Quei paradisi terrestri che possono diventare un inferno

Il ministero degli Esteri ha redatto una lista di zone pericolose battute dagli italiani dove l'Isis potrebbe pianificare attentati

Proprio adesso che il turismo italiano aveva timidamente iniziato a riprendersi. Dopo gli attentati del 2011, in Tunisia come in Egitto i turisti si erano più che dimezzati. Ma poi il vento delle prenotazioni per Djerba e Sharm el Skeikh aveva ripreso a soffiare. Nel 2014, mentre la confinante Libia scivolava nel baratro dell'Isis, l'Istat tornava a registrare Marocco e Tunisia fra le due mete extraeuropee più visitate dai vacanzieri italiani. Per il ponte pasquale 2015, il portale europeo per i viaggi online «Travel Repubblic» ha citato Sharm el Sheik, insieme a Malta, come località più gettonata dai nostri connazionali diretti all'estero. Tutto a monte.

Eppure, negli ultimi tempi, i governi di Tunisi e quello del Cairo avevano investito molto per far ripartire l'industria del turismo, lanciando campagne promozionali e inasprendo le misure di sicurezza. Ma l'esplodere del fenomeno dei foreign fighter ha vanificato ogni sforzo. Nati in Italia, Francia o Germania, la loro fede religiosa vissuta in modo radicale, li porta su tutti i teatri di guerra non convenzionali in cui la Jihad, la guerra santa, cerca di imporre la Shari'a. Partendo dalla Siria verso l' Iraq e in generale allargandosi a tutto il Nord Africa, questo cancro si sta diffondendo ora anche all'Occidente.

Con Tripoli e Bengasi sotto lo scacco dell'Isis, la Tunisia era indicata come il Paese a più alto effetto domino. E anche il Sinai egiziano è largamente infiltrato dai jihadisti che hanno aderito al Califfato islamico. Gli attacchi in Tunisia , in Francia e in Kuwait certamente erano già stati pianificati, ma adesso il timore maggiore è che non sia finita, che altri attentati possano essere già stati progettati in altre località turistiche battute dagli italiani, e anche che si possa diffondere l'effetto emulazione.

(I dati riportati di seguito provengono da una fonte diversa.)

### src/rtl/instr_loader_pkg.sv
// Shared types and constants for the instruction loader: FSM state encoding,
// default buffer geometry and the CPU word width.
package instr_loader_pkg;

  typedef enum logic [2:0] {
    FILL  = 3'd0,
    CLR0  = 3'd1,
    BURST = 3'd2,
    CLR1  = 3'd3,
    RUN   = 3'd4
  } state_t;

  localparam int DEFAULT_DEPTH = 32;
  localparam int DEFAULT_AW    = 5;
  localparam int CPU_W         = 32;

  function automatic logic [CPU_W-1:0] csum_add(input logic [CPU_W-1:0] acc,
                                                input logic [CPU_W-1:0] word);
    return acc + word;
  endfunction

endpackage

### src/rtl/instr_loader_if.sv
// Host word stream plus CPU-side load controls of the instruction loader.
// master = host/CPU side, slave = the loader itself.
interface instr_loader_if #(parameter int AW = 5);
  import instr_loader_pkg::*;

  logic [CPU_W-1:0] host_data;
  logic             host_valid;
  logic             host_last;
  logic             host_ready;
  logic             reload;
  logic             cpu_reset;
  logic             cpu_load;
  logic [CPU_W-1:0] cpu_instr;
  logic [AW:0]      word_count;
  logic             done;
  logic [CPU_W-1:0] checksum;

  modport master (
    output host_data, host_valid, host_last, reload,
    input  host_ready, cpu_reset, cpu_load, cpu_instr, word_count, done, checksum
  );

  modport slave (
    input  host_data, host_valid, host_last, reload,
    output host_ready, cpu_reset, cpu_load, cpu_instr, word_count, done, checksum
  );

endinterface

### src/rtl/instr_loader_buffer.sv
// Program buffer: DEPTH x CPU_W register array, synchronous write, registered
// read that returns zero when not enabled so the output can drive the CPU directly.
module loader_buffer
  import instr_loader_pkg::*;
#(
  parameter int DEPTH = DEFAULT_DEPTH,
  parameter int AW    = DEFAULT_AW
) (
  input  logic             clk,
  input  logic             Reset,
  input  logic             i_we,
  input  logic [AW-1:0]    i_waddr,
  input  logic [CPU_W-1:0] i_wdata,
  input  logic             i_re,
  input  logic [AW-1:0]    i_raddr,
  output logic [CPU_W-1:0] o_rdata
);

  logic [CPU_W-1:0] r_mem [DEPTH];
  logic [CPU_W-1:0] r_rdata;

  // Write port.
  always_ff @(posedge clk) begin
    if (i_we) begin
      r_mem[i_waddr] <= i_wdata;
    end
  end

  // Registered read port.
  always_ff @(posedge clk or posedge Reset) begin
    if (Reset) begin
      r_rdata <= '0;
    end else if (i_re) begin
      r_rdata <= r_mem[i_raddr];
    end else begin
      r_rdata <= '0;
    end
  end

  assign o_rdata = r_rdata;

endmodule

### src/rtl/instr_loader.sv
// Buffers a host program and replays it into the CPU instruction memory.
// Optional macro INSTR_LOADER_CHECKSUM_EN builds the additive checksum accumulator.
module instr_loader
  import instr_loader_pkg::*;
#(
  parameter int DEPTH = DEFAULT_DEPTH,
  parameter int AW    = DEFAULT_AW
) (
  input  logic        clk,
  input  logic        Reset,
  instr_loader_if.slave bus
);

  localparam logic [AW:0] DEPTH_W  = (AW+1)'(DEPTH);
  localparam logic [AW:0] DEPTH_M1 = (AW+1)'(DEPTH - 1);

  state_t           r_state;
  state_t           w_next_state;
  logic [AW:0]      r_word_count;
  logic [AW-1:0]    r_rd_ptr;
  logic             r_cpu_reset;
  logic             r_cpu_load;
  logic             r_done;
  logic             w_host_ready;
  logic             w_xfer;
  logic             w_rd_en;
  logic [AW-1:0]    w_rd_addr;
  logic [AW:0]      w_last_idx;
  logic [CPU_W-1:0] w_rdata;

  assign w_host_ready = (r_state == FILL) && (r_word_count < DEPTH_W);
  assign w_xfer       = bus.host_valid && w_host_ready;
  assign w_last_idx   = r_word_count - (AW+1)'(1);

  // Next-state decode.
  always_comb begin
    w_next_state = r_state;
    case (r_state)
      FILL: begin
        if (w_xfer && (bus.host_last || (r_word_count == DEPTH_M1))) begin
          w_next_state = CLR0;
        end else if (r_word_count >= DEPTH_W) begin
          w_next_state = CLR0;
        end else begin
          w_next_state = FILL;
        end
      end
      CLR0:  w_next_state = BURST;
      BURST: begin
        if ({1'b0, r_rd_ptr} == w_last_idx) begin
          w_next_state = CLR1;
        end else begin
          w_next_state = BURST;
        end
      end
      CLR1:  w_next_state = RUN;
      RUN: begin
        if (bus.reload) begin
          w_next_state = FILL;
        end else begin
          w_next_state = RUN;
        end
      end
      default: w_next_state = FILL;
    endcase
  end

  // Read one word ahead so buffer data lands together with cpu_load.
  always_comb begin
    w_rd_en   = (w_next_state == BURST);
    w_rd_addr = '0;
    if (r_state == BURST) begin
      w_rd_addr = r_rd_ptr + AW'(1);
    end else begin
      w_rd_addr = '0;
    end
  end

  // State, counters and registered CPU controls.
  always_ff @(posedge clk or posedge Reset) begin
    if (Reset) begin
      r_state      <= FILL;
      r_word_count <= '0;
      r_rd_ptr     <= '0;
      r_cpu_reset  <= 1'b1;
      r_cpu_load   <= 1'b0;
      r_done       <= 1'b0;
    end else begin
      r_state     <= w_next_state;
      r_cpu_reset <= (w_next_state == FILL) || (w_next_state == CLR0) ||
                     (w_next_state == CLR1);
      r_cpu_load  <= (w_next_state == BURST);
      r_done      <= (w_next_state == RUN);
      if ((r_state == RUN) && bus.reload) begin
        r_word_count <= '0;
      end else if (w_xfer) begin
        r_word_count <= r_word_count + (AW+1)'(1);
      end else begin
        r_word_count <= r_word_count;
      end
      if (r_state == CLR0) begin
        r_rd_ptr <= '0;
      end else if (r_state == BURST) begin
        r_rd_ptr <= r_rd_ptr + AW'(1);
      end else begin
        r_rd_ptr <= r_rd_ptr;
      end
    end
  end

  loader_buffer #(.DEPTH(DEPTH), .AW(AW)) u_buffer (
    .clk     (clk),
    .Reset   (Reset),
    .i_we    (w_xfer),
    .i_waddr (r_word_count[AW-1:0]),
    .i_wdata (bus.host_data),
    .i_re    (w_rd_en),
    .i_raddr (w_rd_addr),
    .o_rdata (w_rdata)
  );

`ifdef INSTR_LOADER_CHECKSUM_EN
  logic [CPU_W-1:0] r_checksum;

  // Modulo-2^32 sum of accepted words.
  always_ff @(posedge clk or posedge Reset) begin
    if (Reset) begin
      r_checksum <= '0;
    end else if ((r_state == RUN) && bus.reload) begin
      r_checksum <= '0;
    end else if (w_xfer) begin
      r_checksum <= csum_add(r_checksum, bus.host_data);
    end else begin
      r_checksum <= r_checksum;
    end
  end

  assign bus.checksum = r_checksum;
`else
  assign bus.checksum = '0;
`endif

  assign bus.host_ready = w_host_ready;
  assign bus.cpu_reset  = r_cpu_reset;
  assign bus.cpu_load   = r_cpu_load;
  assign bus.cpu_instr  = w_rdata;
  assign bus.word_count = r_word_count;
  assign bus.done       = r_done;

endmodule

### src/flat_wrapper.sv
// flat-port wrapper written by rule: the top's interface ports become plain ports
module instr_loader_flat import instr_loader_pkg::*;
#(
  parameter int DEPTH = DEFAULT_DEPTH,
  parameter int AW    = DEFAULT_AW
)
  (clk, Reset, bus_host_data, bus_host_valid, bus_host_last, bus_reload, bus_host_ready, bus_cpu_reset, bus_cpu_load, bus_cpu_instr, bus_word_count, bus_done, bus_checksum);
  instr_loader_if #(.AW(AW)) bus_i ();
  input  logic clk;
  input  logic Reset;
  input wire logic [$bits(bus_i.host_data)-1:0] bus_host_data;
  input wire logic [$bits(bus_i.host_valid)-1:0] bus_host_valid;
  input wire logic [$bits(bus_i.host_last)-1:0] bus_host_last;
  input wire logic [$bits(bus_i.reload)-1:0] bus_reload;
  output wire logic [$bits(bus_i.host_ready)-1:0] bus_host_ready;
  output wire logic [$bits(bus_i.cpu_reset)-1:0] bus_cpu_reset;
  output wire logic [$bits(bus_i.cpu_load)-1:0] bus_cpu_load;
  output wire logic [$bits(bus_i.cpu_instr)-1:0] bus_cpu_instr;
  output wire logic [$bits(bus_i.word_count)-1:0] bus_word_count;
  output wire logic [$bits(bus_i.done)-1:0] bus_done;
  output wire logic [$bits(bus_i.checksum)-1:0] bus_checksum;
  assign bus_i.host_data = bus_host_data;
  assign bus_i.host_valid = bus_host_valid;
  assign bus_i.host_last = bus_host_last;
  assign bus_i.reload = bus_reload;
  assign bus_host_ready = bus_i.host_ready;
  assign bus_cpu_reset = bus_i.cpu_reset;
  assign bus_cpu_load = bus_i.cpu_load;
  assign bus_cpu_instr = bus_i.cpu_instr;
  assign bus_word_count = bus_i.word_count;
  assign bus_done = bus_i.done;
  assign bus_checksum = bus_i.checksum;
  instr_loader #(.DEPTH(DEPTH), .AW(AW)) u_core (.clk(clk), .Reset(Reset), .bus(bus_i));
endmodule
### config.mk
export PLATFORM = sky130hd
export DESIGN_NAME = instr_loader_flat
export DESIGN_NICKNAME = d
export VERILOG_FILES = /design/src/rtl/instr_loader_pkg.sv /design/src/rtl/instr_loader_if.sv /design/src/rtl/instr_loader_buffer.sv /design/src/rtl/instr_loader.sv /design/src/flat_wrapper.sv
export SDC_FILE = /design/constraint.sdc
export NUM_CORES = 1
export LEC_CHECK = 0
export CAP_MARGIN = 20
export CORE_MARGIN = 4
export CORE_UTILIZATION = 30
export CTS_BUF_LIST = sky130_fd_sc_hd__clkbuf_8
export DETAILED_ROUTE_END_ITERATION = 8
export PLACE_DENSITY = 0.53
export SETUP_SLACK_MARGIN = 0.4
export SLEW_MARGIN = 20
export SYNTH_ARGS = -nofsm -noshare
export SYNTH_HDL_FRONTEND = slang
export SYNTH_SLANG_ARGS = --single-unit
export TNS_END_PERCENT = 50
### constraint.sdc
create_clock -name clk -period 3.3 [get_ports clk]
set_input_delay 0.33 -clock clk [delete_from_list [all_inputs] [get_ports clk]]
set_output_delay 0.33 -clock clk [all_outputs]
set_load 0.02 [all_outputs]
==> out/metrics.yaml <==
die:
  initial_core_util: 0.302
  die_y_um: 386
  fp.dieW_um: 386
  dieArea_um2: 149000
  io_pins: 111
  core_area_um2: 142000
  rows: 138
power:
  p_seq_frac: 0.383
  powerDensity_nw_per_um2: 830
  power_frac_comb: 0.359
  p_int_mw: 26.1
  power_switching_mw: 15.8
  p_leak_nw: 16.3
  power.total_mw: 41.9
  ir_drop_v: 0.00112
  sw_frac_of_total: 0.377
  clockPowerShare: 0.258
logic_synthesis:
  synth_edf_count: 1024
  synth_cell_types: 66
  ys_ff_latch: 1073
  ys.flop_type: "edfxtp_1"
  syn_area_um2: 42800
  syn-instance-count: 2900
  syn_avg_cell_area_um2: 14.7
  synth-seq-area-share: 0.748
  ys_async_sr_fraction: 0.0457
  yosys_warnings: 0
sta:
  final.setup.tns_ns: 0
  max_freq_mhz: 353
  setup_violations: 0
  post-route-period-util: 0.859
  slew_headroom: 0.238
  post-route-min-period_ns: 2.83
  rsz0062_at_grt: "yes"
  slew_violations: 0
  fin_skew_ns: 0.0424
  worst_pin_slew_ns: 1.14
  finalHoldViolCount: 0
cts:
  cts_buffers: 172
  clkLatencyLatePin_ns: 0.85
  cts_sinks: 1073
  clk_pin_slew_ns: 0.07
  cts_max_path_buffers: 3
  cts_tree: "yes"
  cts_setup_buffers: 0
  htreeDepth: 4
  cts_root_buf: "clkbuf_8"
route:
  detail-route-antenna-nets: 0
  wl_per_cell_um: 25.8
  vias: 27000
  wirelength_mm: 131
  drt_iter0_drc: 3142
  drc: 0
  firstDrtPassIters: 6
  avgViaCountPerCell: 5.28
job:
  drv_cap: 0
global_route:
  antenna_found_initial: 8
  gr-total-overflow: 0
  grt_pass1_wl_mm: 188
  grt_max_degree: 108
  first_global_vias: 26500
  track_usage: 0.173
placed_design:
  place_hpwl_mm: 69.9
  io_buffers: 78
  globalplace.congestion: 0.759
critical_path:
  cp-end-kind: "register"
  worstPathArrival_ns: 3.61
  worst-setup-path-type: "register to register"
  worstPathCellList: "ha_4, nand4bb_4, buf_12, buf_4, a221oi_1, a311oi_1, a21oi_1, a221oi_1, buf_4, a31o_1"
  startpoint_type: "register"
  cp.required_ns: 4.07
  critPathMaxFanout: 59
  cpPeakStageDelay_ns: 0.55
  cp_slowest_cell: "dfrtp_4"
  cp_top_family: "compound AO/OA/AOI/OAI gates"
  worstPathBufferInverterCount: 3
run_status:
  outcome: "complete, no violations"
final_layout:
  post-route-util: 0.357
  syn2layout_area_growth_pct: 18.1
  finalNetCount: 3112
  drive_gt1_frac: 0.143
worst_hold_path:
  hp-class: "primary input to register"
## layout by cell type, fill, tap and decap left out, types with 33 or more instances in the layout
master	count
edfxtp_1	1024
a221oi_1	264
clkinv_1	35
a211o_1	33
nor2b_1	152
clkbuf_8	187
o21ai_0	158
mux2i_1	35
buf_4	92
nor2_4	33
nand2_1	303
a211oi_1	34
a21oi_1	288
clkdlybuf4s50_1	72
nor2_1	46
inv_1	62
dfrtp_1	47
buf_12	68
## power groups by stage
stage	sequential (mW)	clock (mW)	combinational, mW
after global placement	16.4	0	14.9
after global routing	16.1	11.7	16.2
final	16.1	10.8	15.0
after detailed placement	16.3	0	14.9
after floorplan	16.3	0	8.94
after CTS	16.1	11.0	15.0
## layout make-up
class	instances	area, um^2
diodes	4	10.0
clock buffers	187	2570
clock inverters	128	678
fillers	13500	91100
inverters	5	35.0
multi-input cells	1574	9990
flip-flops and latches	1073	32000
well taps	1890	2360
repair buffers	244	2880
## per-stage QoR
| stage | setup WS, ns | hold WS, ns | area, um^2 | std cells |
|---|---|---|---|---|
| floorplan | 0.452 | 0.429 | 43100 | 2931 |
| global placement | 0.154 | 0.543 | 47200 | 4783 |
| detailed placement | 0.139 | 0.545 | 47200 | 4783 |
| CTS | 0.370 | 0.185 | 50500 | 5099 |
| global route | 0.366 | 0.00405 | 50500 | 5102 |
| finish | 0.465 | 0.0280 | 50500 | 5105 |
## synthesized netlist by cell type, types with 5 or more instances
library cell / number / area, um^2
nor2_1: 79 / 297
buf_1: 11 / 41.3
o311ai_0: 30 / 263
buf_4: 34 / 255
xnor2_1: 7 / 61.3
ha_1: 5 / 62.6
a221oi_1: 268 / 2350
a31o_1: 29 / 254
dfrtp_1: 48 / 1200
a21oi_1: 288 / 1440
mux2i_1: 36 / 360
o22ai_1: 5 / 31.3
nand3_1: 7 / 35.0
buf_6: 7 / 78.8
a211o_1: 33 / 289
xor2_1: 6 / 52.6
o21ai_0: 158 / 791
edfxtp_1: 1024 / 30700
a311oi_1: 31 / 272
nor2b_1: 152 / 951
clkbuf_1: 183 / 687
nand2_1: 304 / 1140
buf_2: 44 / 220
mux2_2: 5 / 56.3
a211oi_1: 34 / 255
## registers in the layout, summed over array words and instances (netlist names)
name and count:
u_core.u_buffer.o_rdata 32, u_core.r_rd_ptr 5, u_core.u_buffer.r_mem 1024, u_core.bus.done 1, u_core.r_state 3, u_core.bus.cpu_reset 1, u_core.bus.word_count 6, u_core.bus.cpu_load 1
## metal layers
metal,part of all wire,track usage
met5,0.00034,0
met1,0.44,0.243
met4,0.024,0.0503
met3,0.067,0.0315
met2,0.47,0.274
## worst paths after layout
path | startpoint | endpoint | slack [ns] | cells after the start
min | bus_host_data[4] | u_core.u_buffer.r_mem[9][4] | 0.03 | 1
min reg2reg | u_core.r_rd_ptr[4] | u_core.r_rd_ptr[4] | 0.57 | 1
max in group asynchronous | Reset | u_core.r_state[0] | 2.06 | 4
max | u_core.r_rd_ptr[0] | u_core.u_buffer.o_rdata[5] | 0.47 | 10
max reg2reg | u_core.r_rd_ptr[0] | u_core.u_buffer.o_rdata[5] | 0.47 | 10
min in group asynchronous | Reset | u_core.u_buffer.o_rdata[23] | 0.51 | 3
## timing repair
| action | CTS | global route |
|---|---|---|
| resized for setup | 4 | 9 |
| pin swaps | 0 | 1 |
| hold endpoints to repair | 15 | 8 |
| gates cloned | 0 | 0 |
| setup endpoints to repair | 5 | 13 |
| hold buffers | 1 | 2 |
## cell families after synthesis
family,Yosys count,synth area share
fa+ha+maj,5,0.00146
buf+inv,284,0.0304
mux,42,0.0103
simple gates,580,0.0631
xor+xnor,13,0.00266
flops,1073,0.748
other cells,1,0.0000877
compound gates,902,0.144
No activity file was read; power rests on OpenSTA's default activity.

L'Italia potenzia ulteriormente la sorveglianza impiegando l'esercito per nuovi possibili obiettivi. Ma soprattutto aggiorna costantemente la lista delle mete turistiche ritenute particolarmente a rischio. Sul portale viaggiaresicuri.it , un servizio fornito dal ministero degli Affari Esteri, vengono elencati i viaggi in aree di crisi, in particolare dove sono in corso scontri armati o violenze, e che dunque implicano serissimi rischi. Ad esempio, appena un mese fa, sul sito viaggiaresicuri.it si «sconsigliava fortemente» di avvicinarsi ai valichi di frontiera tunisini con la Libia , come anche di fare escursioni vicino ai confini con l'Algeria. «Rafforzata prudenza» veniva raccomandata in alcuni quartieri periferici di Tunisi e si chiedeva ai visitatori di «evitare assembramenti» in ogni località.

La Primavera araba, invece, non ha contagiato il Marocco , prima meta extraeuropea dei turisti italiani, geograficamente più riparata dal caos libico e, finora, indenne dagli attacchi terroristici. Ma il Marocco resta anche il secondo Stato nord-africano per numero di foreign fighter (circa 1.500) arruolati nelle file dell'Isis. Anche l' Algeria è molto esposta a sequestri e azioni dell'Isis. Ma, per le maggiori attrazioni turistiche, lo è soprattutto l' Egitto . Il pericolo, in Medio Oriente, è in aumento anche nella Giordania , infiltrata dall'Isis e con oltre 1.500 combattenti stranieri, popolata soprattutto d'estate da comitive in grand tour , anche italiane. Un rischio elevato anche in Libano , sin dall'esplosione della guerra in Siria. Ma neppure Israele, con i recenti attacchi kamikaze di palestinesi alle fermate dei mezzi pubblici di Gerusalemme, può considerarsi al riparo. Tanto meno la Turchia , meta anch'essa di migliaia di italiani, che dopo aver a lungo flirtato con lo Stato islamico ne ha preso le distanze, esponendosi a rappresaglie anche in metropoli visitatissime, lontane dai teatri di guerra, come Istanbul.

Fra i paesi particolarmente amati dai nostri connazionali ma che in questo periodo sarebbe meglio evitare si segnalano anche il Kenya , la Thailandia e il Messico .

Una regola in assoluto: i viaggiatori sono i primi responsabili della loro sicurezza. Per evitare zone ad alto rischio basterebbe non andarci.